### config.mk
export PLATFORM = sky130hd
export DESIGN_NAME = oled_page_sched
export DESIGN_NICKNAME = d
export VERILOG_FILES = /design/src/rtl/oled_page_sched.sv
export SDC_FILE = /design/constraint.sdc
export NUM_CORES = 1
export LEC_CHECK = 0
export BUFFER_PORTS_ARGS = -buffer_cell sky130_fd_sc_hd__clkbuf_2
export CORE_MARGIN = 3
export CORE_UTILIZATION = 45
export CTS_CLUSTER_DIAMETER = 120
export CTS_CLUSTER_SIZE = 24
export DETAILED_ROUTE_END_ITERATION = 16
export REMOVE_ABC_BUFFERS = 1
export SLEW_MARGIN = 20
export SYNTH_ARGS = -nofsm -noshare
export SYNTH_HDL_FRONTEND = slang
export SYNTH_SLANG_ARGS = --single-unit
export TNS_END_PERCENT = 5
### constraint.sdc
create_clock -name clk -period 4 [get_ports clk]
set_clock_uncertainty 0.1 [all_clocks]
set_input_delay 0 -clock clk [delete_from_list [all_inputs] [get_ports clk]]
set_output_delay 0 -clock clk [all_outputs]
set_load 0.005 [all_outputs]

##########

* Exercise goal
Write the material out once more, exactly as it reads.

* Solution to this task
### config.mk
export PLATFORM = sky130hd
export DESIGN_NAME = oled_page_sched
export DESIGN_NICKNAME = d
export VERILOG_FILES = /design/src/rtl/oled_page_sched.sv
export SDC_FILE = /design/constraint.sdc
export NUM_CORES = 1
export LEC_CHECK = 0
export BUFFER_PORTS_ARGS = -buffer_cell sky130_fd_sc_hd__clkbuf_2
export CORE_MARGIN = 3
export CORE_UTILIZATION = 45
export CTS_CLUSTER_DIAMETER = 120
export CTS_CLUSTER_SIZE = 24
export DETAILED_ROUTE_END_ITERATION = 16
export REMOVE_ABC_BUFFERS = 1
export SLEW_MARGIN = 20
export SYNTH_ARGS = -nofsm -noshare
export SYNTH_HDL_FRONTEND = slang
export SYNTH_SLANG_ARGS = --single-unit
export TNS_END_PERCENT = 5
### constraint.sdc
create_clock -name clk -period 4 [get_ports clk]
set_clock_uncertainty 0.1 [all_clocks]
set_input_delay 0 -clock clk [delete_from_list [all_inputs] [get_ports clk]]
set_output_delay 0 -clock clk [all_outputs]
set_load 0.005 [all_outputs]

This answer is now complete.